A former Conservative chancellor just dismissed seven years of austerity and cuts to emergency service workers’ pay, when he appeared on BBC Radio 4 Today on Monday 3 July. But in doing so, he showed just how out of touch and vicious the Tories are.
Lord Norman Lamont was Chancellor under John Major’s Conservative government from 1990 to 1993. He oversaw ‘Black Wednesday‘, one of the biggest financial crises of the 20th century. But he was also Margaret Thatcher’s Financial Secretary to the Treasury; overseeing the deregulation of the financial markets (the ‘Big Bang‘) in 1986. And when the subject of austerity came up on the Today programme, he made his feelings perfectly clear.
Stupid plebs
Host Justin Webb asked [2.16.30] Lamont whether he “agreed” with the previous guest, former Tory minister Stephen Dorrell, who indicated [2.14.30] that the public sector pay cap of 1% should be reviewed. Lamont used the opportunity firstly to insult the electorate and every public sector worker. He told Webb that voters:
are talking about austerity as though it was an issue of too many repeats on television, or they’d got tired of watching Poldark and wanted a better programme. But this is not a choice; it is unavoidable that we have restraint on public spending. People may not remember the fact that there was this severe financial crisis…
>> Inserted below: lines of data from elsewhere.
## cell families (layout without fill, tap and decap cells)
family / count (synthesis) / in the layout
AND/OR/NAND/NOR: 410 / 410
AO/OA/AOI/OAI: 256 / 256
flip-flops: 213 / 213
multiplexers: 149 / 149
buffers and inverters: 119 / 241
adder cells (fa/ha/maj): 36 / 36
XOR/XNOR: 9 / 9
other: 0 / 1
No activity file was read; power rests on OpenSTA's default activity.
===== config.mk =====
export PLATFORM = sky130hd
export DESIGN_NAME = alu_seq_muldiv
export DESIGN_NICKNAME = d
export VERILOG_FILES = /design/src/rtl/alu_pkg.sv /design/src/rtl/alu_div_iter.sv /design/src/rtl/alu_seq_muldiv.sv
export SDC_FILE = /design/constraint.sdc
export NUM_CORES = 2
export LEC_CHECK = 0
export CORE_UTILIZATION = 30
export CTS_BUF_LIST = sky130_fd_sc_hd__clkbuf_8
export DETAILED_ROUTE_END_ITERATION = 8
export GPL_TIMING_DRIVEN = 0
export PLACE_DENSITY_LB_ADDON = 0.3
export SLEW_MARGIN = 5
export SYNTH_ARGS = -nofsm -noshare
export SYNTH_HDL_FRONTEND = slang
export SYNTH_SLANG_ARGS = --single-unit

===== constraint.sdc =====
create_clock -name clk -period 6.25 [get_ports clk]
set_input_delay 0.9375 -clock clk [delete_from_list [all_inputs] [get_ports clk]]
set_output_delay 0.9375 -clock clk [all_outputs]
set_load 0.03 [all_outputs]

===== src/rtl/alu_pkg.sv =====
// alu_pkg: shared definitions for the sequential RV32I/M execute-stage ALU.
//   - funct3 encodings for base integer ops and M-extension ops
//   - FSM state encoding used by alu_seq_muldiv
package alu_pkg;

  // Base integer ops (muldiv = 0)
  localparam logic [2:0] F3_ADD  = 3'b000;  // ADD / SUB (mod)
  localparam logic [2:0] F3_SLL  = 3'b001;
  localparam logic [2:0] F3_SLT  = 3'b010;
  localparam logic [2:0] F3_SLTU = 3'b011;
  localparam logic [2:0] F3_XOR  = 3'b100;
  localparam logic [2:0] F3_SR   = 3'b101;  // SRL / SRA (mod)
  localparam logic [2:0] F3_OR   = 3'b110;
  localparam logic [2:0] F3_AND  = 3'b111;

  // M-extension ops (muldiv = 1)
  localparam logic [2:0] F3_MUL    = 3'b000;
  localparam logic [2:0] F3_MULH   = 3'b001;
  localparam logic [2:0] F3_MULHSU = 3'b010;
  localparam logic [2:0] F3_MULHU  = 3'b011;
  localparam logic [2:0] F3_DIV    = 3'b100;
  localparam logic [2:0] F3_DIVU   = 3'b101;
  localparam logic [2:0] F3_REM    = 3'b110;
  localparam logic [2:0] F3_REMU   = 3'b111;

  typedef enum logic [1:0] {
    ST_IDLE = 2'd0,
    ST_MUL  = 2'd1,
    ST_DIV  = 2'd2,
    ST_DONE = 2'd3
  } state_t;

endpackage


===== src/rtl/alu_div_iter.sv =====
// alu_div_iter: unsigned restoring divider, one quotient bit per cycle.
// Ports:
//   clk, rst_n          clock, asynchronous active-low reset
//   start               load dividend/divisor and begin (one-cycle pulse)
//   abort               cancel an in-flight divide
//   dividend, divisor   unsigned magnitudes (divisor must be non-zero)
//   done                high in the cycle the final step is being taken
//   quotient, remainder valid while done is high (result of the final step)
// The outputs carry the combinational next-step values so the caller can
// capture the answer on the same edge that retires the last bit.
module alu_div_iter #(
  parameter int XLEN = 32
) (
  input  logic            clk,
  input  logic            rst_n,
  input  logic            start,
  input  logic            abort,
  input  logic [XLEN-1:0] dividend,
  input  logic [XLEN-1:0] divisor,
  output logic            done,
  output logic [XLEN-1:0] quotient,
  output logic [XLEN-1:0] remainder
);

  localparam int               CNTW = $clog2(XLEN) + 1;
  localparam logic [CNTW-1:0]  LAST = CNTW'(XLEN - 1);

  logic            run;
  logic [CNTW-1:0] cnt;
  logic [XLEN-1:0] quo;
  logic [XLEN-1:0] rem;
  logic [XLEN-1:0] dvsr;

  logic [XLEN:0]   r_sh;
  logic [XLEN:0]   diff;
  logic            fits;
  logic [XLEN-1:0] rem_next;
  logic [XLEN-1:0] quo_next;

  // The dividend is shifted out of quo's MSB into the partial remainder while
  // quotient bits shift in at the LSB; rem < dvsr keeps r_sh within XLEN+1 bits.
  always_comb begin
    r_sh     = {rem, quo[XLEN-1]};
    diff     = r_sh - {1'b0, dvsr};
    fits     = ~diff[XLEN];
    rem_next = fits ? diff[XLEN-1:0] : r_sh[XLEN-1:0];
    quo_next = {quo[XLEN-2:0], fits};
  end

  assign done      = run & (cnt == LAST);
  assign quotient  = quo_next;
  assign remainder = rem_next;

  always_ff @(posedge clk or negedge rst_n) begin
    if (!rst_n) begin
      run <= 1'b0;
      cnt <= '0;
    end else if (abort) begin
      run <= 1'b0;
      cnt <= '0;
    end else if (start) begin
      run <= 1'b1;
      cnt <= '0;
    end else if (done) begin
      run <= 1'b0;
      cnt <= '0;
    end else if (run) begin
      cnt <= cnt + 1'b1;
    end
  end

  always_ff @(posedge clk) begin
    if (start) begin
      quo  <= dividend;
      rem  <= '0;
      dvsr <= divisor;
    end else if (run) begin
      quo <= quo_next;
      rem <= rem_next;
    end
  end

endmodule


===== src/rtl/alu_seq_muldiv.sv =====
// alu_seq_muldiv: execute-stage ALU for RV32I/M (XLEN-generic).
// Base ops finish one cycle after accept; MUL*/DIV*/REM* iterate. Divide by
// zero and signed overflow take a one-cycle fast path.
// Ports:
//   clk, rst_n            clock, asynchronous active-low reset
//   flush                 synchronous abort of any in-flight op
//   in_valid / in_ready   request handshake (accept when both high)
//   funct3, mod, muldiv   op select (mod = funct7[5], muldiv = funct7[0])
//   val1, val2            rs1 and rs2/immediate operands
//   out_valid / out_ready result handshake; result held until taken
//   result                XLEN-bit result
//   busy                  FSM is not idle
module alu_seq_muldiv
  import alu_pkg::*;
#(
  parameter int XLEN       = 32,
  parameter bit MUL_RADIX4 = 1'b0
) (
  input  logic            clk,
  input  logic            rst_n,
  input  logic            flush,
  input  logic            in_valid,
  output logic            in_ready,
  input  logic [2:0]      funct3,
  input  logic            mod,
  input  logic            muldiv,
  input  logic [XLEN-1:0] val1,
  input  logic [XLEN-1:0] val2,
  output logic            out_valid,
  input  logic            out_ready,
  output logic [XLEN-1:0] result,
  output logic            busy
);

  localparam int              SHW       = $clog2(XLEN);
  localparam int              CNTW      = $clog2(XLEN) + 1;
  localparam int              MUL_ITERS = MUL_RADIX4 ? XLEN / 2 : XLEN;
  localparam int              MUL_SHIFT = MUL_RADIX4 ? 2 : 1;
  localparam logic [CNTW-1:0] MUL_LAST  = CNTW'(MUL_ITERS - 1);
  localparam logic [XLEN-1:0] MIN_NEG   = {1'b1, {(XLEN-1){1'b0}}};

  function automatic logic [XLEN-1:0] neg_if(input logic n, input logic [XLEN-1:0] v);
    return n ? (~v + 1'b1) : v;
  endfunction

  function automatic logic [2*XLEN-1:0] neg2_if(input logic n, input logic [2*XLEN-1:0] v);
    return n ? (~v + 1'b1) : v;
  endfunction

  function automatic logic [XLEN-1:0] base_op(input logic [2:0] f3, input logic m,
                                              input logic [XLEN-1:0] a,
                                              input logic [XLEN-1:0] b);
    logic signed [XLEN-1:0] sa;
    logic signed [XLEN-1:0] sb;
    logic signed [XLEN-1:0] sra;
    logic [SHW-1:0]         sh;
    sa  = a;
    sb  = b;
    sh  = b[SHW-1:0];
    // Kept out of any mixed-sign expression so >>> stays arithmetic.
    sra = sa >>> sh;
    case (f3)
      F3_ADD:  base_op = m ? (a - b) : (a + b);
      F3_SLL:  base_op = a << sh;
      F3_SLT:  base_op = {{(XLEN-1){1'b0}}, (sa < sb)};
      F3_SLTU: base_op = {{(XLEN-1){1'b0}}, (a < b)};
      F3_XOR:  base_op = a ^ b;
      F3_SR: begin
        if (m) base_op = sra;
        else   base_op = a >> sh;
      end
      F3_OR:   base_op = a | b;
      default: base_op = a & b;
    endcase
  endfunction

  state_t state;
  state_t state_next;

  logic [CNTW-1:0]   cnt;
  logic [2*XLEN-1:0] mcand;
  logic [XLEN-1:0]   mplier;
  logic [2*XLEN-1:0] acc;
  logic              mul_hi_q;
  logic              mul_neg_q;
  logic              div_rem_q;
  logic              quo_neg_q;
  logic              rem_neg_q;

  logic              accept;
  logic              is_mul_op;
  logic              is_div_op;
  logic              mul_s1;
  logic              mul_s2;
  logic              m1_neg;
  logic              m2_neg;
  logic              div_signed;
  logic              div_rem;
  logic              d1_neg;
  logic              d2_neg;
  logic              div_zero;
  logic              div_ovf;
  logic [XLEN-1:0]   fast_res;
  logic              mul_start;
  logic              div_start;
  logic              imm_done;
  logic [XLEN-1:0]   imm_res;

  logic [2*XLEN-1:0] pp;
  logic [2*XLEN-1:0] acc_next;
  logic [2*XLEN-1:0] prod;
  logic              mul_last;

  logic              div_done;
  logic [XLEN-1:0]   div_q;
  logic [XLEN-1:0]   div_r;
  logic              div_last;
  logic [XLEN-1:0]   div_res;

  assign in_ready  = (state == ST_IDLE) & ~flush;
  assign out_valid = (state == ST_DONE);
  assign busy      = (state != ST_IDLE);
  assign accept    = in_valid & in_ready;

  // Request decode, evaluated on the live inputs at accept.
  always_comb begin
    is_mul_op  = muldiv & ~funct3[2];
    is_div_op  = muldiv &  funct3[2];
    // rs1 is signed for MUL/MULH/MULHSU, rs2 only for MUL/MULH.
    mul_s1     = (funct3[1:0] != 2'b11);
    mul_s2     = ~funct3[1];
    m1_neg     = mul_s1 & val1[XLEN-1];
    m2_neg     = mul_s2 & val2[XLEN-1];
    div_signed = ~funct3[0];
    div_rem    = funct3[1];
    d1_neg     = div_signed & val1[XLEN-1];
    d2_neg     = div_signed & val2[XLEN-1];
    div_zero   = (val2 == '0);
    div_ovf    = div_signed & (val1 == MIN_NEG) & (val2 == '1);
    if (div_zero) fast_res = div_rem ? val1 : '1;
    else          fast_res = div_rem ? '0 : val1;
    mul_start  = accept & is_mul_op;
    div_start  = accept & is_div_op & ~div_zero & ~div_ovf;
    imm_done   = accept & ~is_mul_op & ~div_start;
    imm_res    = muldiv ? fast_res : base_op(funct3, mod, val1, val2);
  end

  // Multiplier step: the final step's sum is fixed up and captured directly.
  always_comb begin
    pp = '0;
    if (MUL_RADIX4) begin
      case (mplier[1:0])
        2'b01:   pp = mcand;
        2'b10:   pp = mcand << 1;
        2'b11:   pp = mcand + (mcand << 1);
        default: pp = '0;
      endcase
    end else if (mplier[0]) begin
      pp = mcand;
    end
    acc_next = acc + pp;
    prod     = neg2_if(mul_neg_q, acc_next);
    mul_last = (state == ST_MUL) & (cnt == MUL_LAST);
  end

  alu_div_iter #(
    .XLEN(XLEN)
  ) u_div (
    .clk      (clk),
    .rst_n    (rst_n),
    .start    (div_start),
    .abort    (flush),
    .dividend (neg_if(d1_neg, val1)),
    .divisor  (neg_if(d2_neg, val2)),
    .done     (div_done),
    .quotient (div_q),
    .remainder(div_r)
  );

  always_comb begin
    div_last = (state == ST_DIV) & div_done;
    div_res  = div_rem_q ? neg_if(rem_neg_q, div_r) : neg_if(quo_neg_q, div_q);
  end

  always_comb begin
    state_next = state;
    case (state)
      ST_IDLE: begin
        if (mul_start)      state_next = ST_MUL;
        else if (div_start) state_next = ST_DIV;
        else if (imm_done)  state_next = ST_DONE;
      end
      ST_MUL:  if (mul_last)  state_next = ST_DONE;
      ST_DIV:  if (div_done)  state_next = ST_DONE;
      ST_DONE: if (out_ready) state_next = ST_IDLE;
      default: state_next = ST_IDLE;
    endcase
    if (flush) state_next = ST_IDLE;
  end

  always_ff @(posedge clk or negedge rst_n) begin
    if (!rst_n) state <= ST_IDLE;
    else        state <= state_next;
  end

  always_ff @(posedge clk or negedge rst_n) begin
    if (!rst_n) begin
      cnt    <= '0;
      result <= '0;
    end else begin
      if (flush || mul_start || mul_last) cnt <= '0;
      else if (state == ST_MUL)           cnt <= cnt + 1'b1;
      if (!flush) begin
        if (imm_done)      result <= imm_res;
        else if (mul_last) result <= mul_hi_q ? prod[2*XLEN-1:XLEN] : prod[XLEN-1:0];
        else if (div_last) result <= div_res;
      end
    end
  end

  always_ff @(posedge clk) begin
    if (mul_start) begin
      mcand     <= {{XLEN{1'b0}}, neg_if(m1_neg, val1)};
      mplier    <= neg_if(m2_neg, val2);
      acc       <= '0;
      mul_hi_q  <= (funct3 != F3_MUL);
      mul_neg_q <= m1_neg ^ m2_neg;
    end else if (state == ST_MUL) begin
      acc    <= acc_next;
      mcand  <= mcand << MUL_SHIFT;
      mplier <= mplier >> MUL_SHIFT;
    end
    if (div_start) begin
      div_rem_q <= div_rem;
      quo_neg_q <= d1_neg ^ d2_neg;
      rem_neg_q <= d1_neg;
    end
  end

endmodule


# Word level (Yosys, flattened, before mapping)
# Index checks and enable logic that the tools add are counted.
[op_classes]
muxes = 44
n_bitwise = 38
n_shift = 3
n_reduce_logical = 15
magnitude_cmp = 2
addsub = 11
n_eq_ne = 18
[ops]
columns = ["op", "count"]
rows = [
  ["$mux W32", 24],
  ["$pmux W32 S7", 1],
  ["$add A32 B1 Y32 const B", 4],
  ["$mux W64", 2],
  ["$not A32 Y32", 4],
  ["$add A64 B1 Y64 const B", 1],
  ["$add A64 B64 Y64", 1],
  ["$eq A32 B32 Y1 const B", 2],
  ["$lt A32 B32 Y1", 2],
  ["$not A64 Y64", 1],
  ["$mux W6", 6],
  ["$sub A33 B32 Y33", 1],
  ["$add A32 B32 Y32", 1],
  ["$and A32 B32 Y32", 1],
  ["$logic_not A32 Y1", 1],
  ["$or A32 B32 Y32", 1],
  ["$shl A32 B5 Y32", 1],
  ["$shr A32 B5 Y32", 1],
  ["$sshr A32 B5 Y32", 1],
  ["$sub A32 B32 Y32", 1],
  ["$xor A32 B32 Y32", 1],
  ["$and A1 B1 Y1", 19],
  ["$mux W2", 7],
  ["$add A6 B1 Y6 const B", 2],
  ["22 further kinds", 45],
]
[totals]
output_inout_bits = 35
ff_bits = 308
inputBits = 74
wordCells = 148

# Depth between registers and ports, before layout
[depth]
ltp_word = 13
ltp_mapped = 27
depth_no_buf = 24

# Hierarchy
# A second synthesis with hierarchy kept.
[hier_totals]
hier_cells = 4529
hier_area_um2 = 34683.3
[by_module_without_submodules]
columns = ["module", "cells_per_inst", "seq_area_each_um2", "area_per_inst_um2", "n_inst"]
rows = [
  ["alu_seq_muldiv", 3908, 4994.8, 28320.9, 1],
  ["alu_div_iter", 621, 2737.6, 6362.4, 1],
]

# Least setup slack after synthesis
# Ideal clock, no wire load.
[synth_path]
path_kind = "register -> register"
start = "register u_div.dvsr[27]"
end = "register result[28]"
path_stages_with_launch = 25
path_slack_ns = 0.840
period_less_slack_ns = 5.410
setup_ns = 0.132
required_time_ns = 6.118
path_buffers = 4
arrival_time_ns = 5.278
path_cell_list = "edfxtp_1 > inv_1 > ha_1 > clkbuf_1 > nand4_1 > or4_1 > a211oi_2 > mux2i_1 > nor2_1 > inv_2 > buf_2 > buf_1 > buf_2 > ha_1 > nand2b_1 > nand2b_1 > or2_2 > or4_1 > o31ai_1 > xor2_1 > nor3_1 > a221oi_1 > o31ai_1 > a21oi_1 > o211ai_1"
[synth_via]
elab_chain_len = 9
elab_cells_between_ends = 13
cone_classes = "3 x add/sub; 7 x mux; 3 x bitwise"
[synth_lines]
columns = ["item", "line", "text"]
rows = [
  ["from (decl)", "alu_div_iter.sv:32", "logic [XLEN-1:0] dvsr;"],
  ["from (signal assigned)", "alu_div_iter.sv:76", "dvsr <= divisor;"],
  ["$sub A33 B32 Y33 (*)", "alu_div_iter.sv:44", "diff = r_sh - {1'b0, dvsr};"],
  ["$mux W32 or $not A1 Y1 (tied branches)", "alu_div_iter.sv:46, alu_div_iter.sv:45", ""],
  ["$not A32 Y32", "alu_seq_muldiv.sv:43", "return n ? (~v + 1'b1) : v;"],
  ["$add A32 B1 Y32", "alu_seq_muldiv.sv:43", ""],
  ["$mux W32", "alu_seq_muldiv.sv:43", ""],
  ["$mux W32 (*)", "alu_seq_muldiv.sv:182", "div_res = div_rem_q ? neg_if(rem_neg_q, div_r) : neg_if(quo_neg_q, div_q);"],
  ["$mux W32 (*)", "alu_seq_muldiv.sv:216", "else if (div_last) result <= div_res;"],
  ["$mux W32 (*)", "alu_seq_muldiv.sv:215", "else if (mul_last) result <= mul_hi_q ? prod[2*XLEN-1:XLEN] : prod[XLEN-1:0];"],
  ["$mux W32 (*)", "alu_seq_muldiv.sv:214", "if (imm_done) result <= imm_res;"],
  ["to (signal assigned)", "alu_seq_muldiv.sv:214", ""],
  ["to (signal assigned)", "alu_seq_muldiv.sv:215", ""],
  ["to (signal assigned)", "alu_seq_muldiv.sv:216", ""],
  ["to (decl)", "alu_seq_muldiv.sv:31", "output logic [XLEN-1:0] result,"],
]
# Mark *: on every way between the ends. The rest lies on a longest branch, timed or not. The select of a mux whose other input is x is not followed.
# A chain may end at the register's enable or synchronous reset.

# Final worst setup path
[layout_path]
start = "input val2[0]"
end = "register result[25]"
[layout_via]
elab_chain_len = 8
elab_cells_between_ends = 22
cone_classes = "2 x add/sub; 1 x eq/ne; 3 x shift; 6 x mux; 7 x bitwise; 3 x reduce/logical"
[layout_lines]
columns = ["item", "line", "text"]
rows = [
  ["from (decl)", "alu_seq_muldiv.sv:28", "input logic [XLEN-1:0] val2,"],
  ["branches (longest 8 deep; another with $add A32 B32 Y32)", "-", ""],
]
# Parallel ways; which one is timed is not known.

==> metrics.md <==
| Metric | Value |
|---|---|
| CP max-delay cell | `a2111oi_0` |
| Cell count after synthesis | `4,612` |
| Buf/Inv on CP | `5` |
| CTS Root Cell | `clkbuf_8` |
| Post-route clock period utilization | `1.02` |
| #FFs+latches synth | `308` |
| R2R depth | `18` |
| CP Launch Type | `primary input` |
| Peak supply drop | `248 uV` |
| Num CTS Buffers | `57` |
| Standard-cell rows | `124` |
| Final Hold Vio Count | `0` |
| Initial core utilization | `0.302` |
| Antenna-violating nets left | `0` |
| DRC Markers | `0` |
| Core ar. | `114,000 sq um` |
| WP data arrival | `7.04 ns` |
| Cell area power density | `454 nW/um^2` |
| Initial antenna violation count | `18` |
| H-tree depth | `2` |
| Port Buffer Count | `107` |
| Layout Nets | `5,074` |
| Highest cell delay on the worst timing path | `1.16 ns` |
| Worst skew pair latency | `0.75 ns` |
| Max-cap violation count | `0` |
| Syn Nets | `4,895` |
| Final worst slack | `-0.151 ns` |
| First-pass GRT wire length | `266 mm` |
| Crit path time final | `6.40 ns` |
| Crit. Startpoint | `val2[0]` |
| Largest net degree at the start of global routing | `58` |
| Setup TNS | `-0.392 ns` |
| Slew @ Worst Pin | `1.41 ns` |
| 1st-iter DRT viols | `5,021` |
| Unique masters post-synth | `105` |
| Routed WL | `189 mm` |
| Asr flop ratio synth | `0.153` |
| Die W | `341 microns` |
| Synth Cell Area | `34,500 sq um` |
| CP delay by family, top | `compound AO/OA/AOI/OAI gates` |
| WS Path Type | `primary input to flop` |
| Dpl hpwl | `152 mm` |
| Vias in the first global route | `36,400` |
| Area growth, synth to finish | `13.9%` |
| Pleak | `15.0 nW` |
| Final setup vio count | `6` |
| Avg WL per Cell | `29.7 microns` |
| Outcome | `complete, but fails checks` |
| Total GRT Usage | `0.313` |
| Seq/Total Area, Yosys | `0.224` |
| Reg-to-reg slack, setup | `0.19 ns` |
| Clk pin slew, worst setup/hold paths | `0.07 ns` |
| Cell Chain, Critical Path | `dlygate4sd2_1, clkbuf_1, buf_1, clkbuf_2, clkbuf_1, o21ai_0, mux2i_1, mux4_2, nor2_1, a2111oi_0, o21ai_0, a21oi_1, a211oi_1, o2bb2ai_1, a21oi_1` |
| Routed vias/inst | `6.17` |
| Final Wtd Congestion | `1.06` |
| Clk_skew | `0.0714 ns` |
| Crit end category | `flop` |
| Die ar. | `116,000 sq um` |
| I/O Pins | `109` |
| Final Max Slew Viols | `0` |
| Failing checks | `setup timing` |
| DRT Pass-1 Iters | `7` |
| Clock sinks | `308` |
| Cts hold-fix bufs | `0` |
| Main flop type after synthesis | `edfxtp_1` |
| Via count | `39,200` |
| TritonCTS clock tree | `built` |
| Fmax | `156 MHz` |
| Post-synth top area share | `0.116` |
| Syn Area/Cell | `7.48 sq um` |
| Total grt overflow | `0` |
| Die height | `341 microns` |
| Total power | `17.9 mW` |
| Hold Crit Class | `primary input to asynchronous set/reset pin` |
| Clock buffer depth | `3` |
| Post-synth EDFFs | `133` |
| Critical Path RT | `6.89 ns` |
| Crit path capture | `result[25]$_DFFE_PN0P_` |
| Levels on crit path | `15` |
| Yosys warns | `0` |
| Layout cells sized above 1 | `0.0635` |
| Top post-synthesis cells by area | `edfxtp_1, ha_1, dfxtp_1` |
| Reg-to-Reg Start | `mplier[0]$_DFFE_PP_` |
| Max-Slew Margin vs Limit | `0.0588` |
| CP Max Fanout | `10` |
| FF-to-FF End | `result[19]$_DFFE_PN0P_` |
| Post-synth top area cell | `edfxtp_1` |
==> power breakdown <==
| part | switching (mW) | internal [mW] | leakage, nW |
|---|---|---|---|
| clock | 0.991 | 1.15 | 0.687 |
| sequential | 0.643 | 2.92 | 2.89 |
| combinational | 8.23 | 3.92 | 11.5 |
| total | 9.86 | 7.99 | 15.0 |
==> per-layer routing <==
| metal | GRT usage | share of wire | up-vias |
|---|---|---|---|
| li1 | - | - | 17200 |
| met1 | 0.425 | 0.42 | 19100 |
| met2 | 0.462 | 0.41 | 2394 |
| met3 | 0.0657 | 0.10 | 501 |
| met4 | 0.166 | 0.063 | 18 |
| met5 | 0 | 0.00066 | - |
==> through the flow <==
step	cell area, sq um	cells	hold WS (ns)	setup WS, ns	utilization
3_5_place_dp	37600	6237	0.488	-3.76	0.329
4_1_cts	39000	6347	0.0304	0.0277	0.342
3_3_place_gp	37500	6231	0.479	-3.85	0.328
2_1_floorplan	34500	4612	0.450	0.840	-
6_report	39300	6351	0.0846	-0.151	0.344
5_1_grt	39300	6351	0.0653	-0.0333	0.344
==> registers in the layout, indices dropped and copies added (netlist names) <==
name / cells
u_div.rem: 32
u_div.run: 1
mul_hi_q: 1
acc: 64
quo_neg_q: 1
mplier: 32
u_div.dvsr: 32
state: 2
u_div.quo: 32
mcand: 64
u_div.cnt: 6
mul_neg_q: 1
cnt: 6
result: 32
rem_neg_q: 1
div_rem_q: 1
==> how the worst min path moves through the flow <==
| stage | startpoint | to | slack (ns) | cells past startpoint |
|---|---|---|---|---|
| floorplan | acc[26]$_SDFFE_PP0P_ | acc[26]$_SDFFE_PP0P_ | 0.45 | 2 |
| global placement | acc[56]$_SDFFE_PP0P_ | acc[56]$_SDFFE_PP0P_ | 0.48 | 2 |
| detailed placement | result[5]$_DFFE_PN0P_ | result[5]$_DFFE_PN0P_ | 0.49 | 2 |
| CTS | rst_n | cnt[0]$_DFFE_PN0P_ | 0.03 | 1 |
| global route | rst_n | cnt[0]$_DFFE_PN0P_ | 0.07 | 1 |
| finish | rst_n | cnt[0]$_DFFE_PN0P_ | 0.08 | 1 |
==> synth_stat cells (all sizes together) (31+ instances only) <==
cell	number
a211oi	90
a21o	50
a21oi	378
a31oi	40
and2	89
and3	37
buf	55
clkbuf	263
dfrtp	47
dfxtp	128
edfxtp	133
ha	205
inv	189
mux2i	187
mux4	38
nand2	417
nand3	68
nand4	70
nor2	609
nor3	122
nor4	39
o211ai	74
o21ai	386
o31ai	49
or3	49
or4	31
xnor2	231
xor2	75
==> timing repair <==
action                     4_1_cts  5_1_grt
setup buffers                   11        6
resized for setup               57       63
pin swaps                        4        7
setup endpoints to repair      171      101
It has been highlighted on numerous occasions that austerity is, in fact, a choice. Not least by the conservative International Monetary Fund (IMF), which called the Tories’ agenda of public spending cuts coupled with exploding national debt “playing with fire”.
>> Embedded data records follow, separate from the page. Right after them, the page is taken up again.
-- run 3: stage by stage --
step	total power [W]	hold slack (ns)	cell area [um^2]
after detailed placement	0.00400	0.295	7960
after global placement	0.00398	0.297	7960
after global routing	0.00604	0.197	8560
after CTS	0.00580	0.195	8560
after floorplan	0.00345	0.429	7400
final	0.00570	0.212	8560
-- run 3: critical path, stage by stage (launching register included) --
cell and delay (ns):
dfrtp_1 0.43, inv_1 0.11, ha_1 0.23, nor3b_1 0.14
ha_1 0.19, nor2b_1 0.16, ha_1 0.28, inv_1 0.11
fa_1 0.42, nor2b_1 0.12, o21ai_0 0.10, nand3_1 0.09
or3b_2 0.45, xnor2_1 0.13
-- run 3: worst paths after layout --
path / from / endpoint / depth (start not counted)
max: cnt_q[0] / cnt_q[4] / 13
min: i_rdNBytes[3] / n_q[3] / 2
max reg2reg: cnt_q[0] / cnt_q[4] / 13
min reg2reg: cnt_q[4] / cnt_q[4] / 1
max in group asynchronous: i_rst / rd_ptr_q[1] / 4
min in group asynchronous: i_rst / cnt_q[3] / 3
When is ‘austerity’ not really ‘austerity’?
Lamont went on to say that, because debt is still so high, the government has to continue with restraint on public spending. This ignores the fact that it has been Conservative-led governments which have helped to make the country’s debt so high; increasing it by over 50% since 2010. And it also ignores the part that Lamont’s ‘Big Bang’ played in the 2008 financial crisis, that has caused national debt to explode.
But Lamont then even left host Webb gobsmacked, when he said that the cuts of the past seven years weren’t “really austerity”:
Cut to the bone
Webb was shocked. Probably because, since 2010, the Tories have cut:
- 11,000 firefighters’ jobs and closed more than 40 fire stations. This has led to response times being their slowest in two decades.
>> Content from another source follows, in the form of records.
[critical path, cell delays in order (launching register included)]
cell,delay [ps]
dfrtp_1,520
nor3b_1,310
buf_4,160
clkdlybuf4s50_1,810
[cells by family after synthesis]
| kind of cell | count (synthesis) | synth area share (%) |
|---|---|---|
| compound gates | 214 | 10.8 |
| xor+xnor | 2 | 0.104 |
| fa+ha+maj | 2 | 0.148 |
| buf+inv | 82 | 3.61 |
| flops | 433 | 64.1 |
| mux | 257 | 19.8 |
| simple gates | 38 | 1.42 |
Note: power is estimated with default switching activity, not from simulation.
- 20,000 police officers. Also, they cut real terms budgets by 18%, and employment in the force has fallen by 17.4%. And in 2016, the number of officers on sick leave increased by 11.5%.
- The real term spending per patient in the NHS. All while healthcare staff have had their pay capped at 1%; meaning up to a 14% reduction in real terms pay.
And these cuts don’t take into account the broader effects of what Lamont calls ‘living within our means’. Like the UN saying that the Tories had committed “grave” and “systematic” violations of disabled people’s human rights, all in the name of austerity. Or the fact that poverty is spiralling out of control, with 14 million people – including four million children – now living below the breadline; and that, since 2010, food bank use has seen a record-breaking increase of 2,792%.
Staggeringly out-of-touch
Lamont’s attitude epitomises that of the Tories more broadly. That is, that voters are stupid, public sector workers are undeserving, poor people are responsible for the position they’re in, and access to services like healthcare should be based on how much money you earn. But it also demonstrates a staggering arrogance in the face of facts which show just how damaging austerity and cuts to public services have been. Ultimately though, Lamont’s words show one very basic thing: that the Conservative Party cares for no one, apart from the richest in society.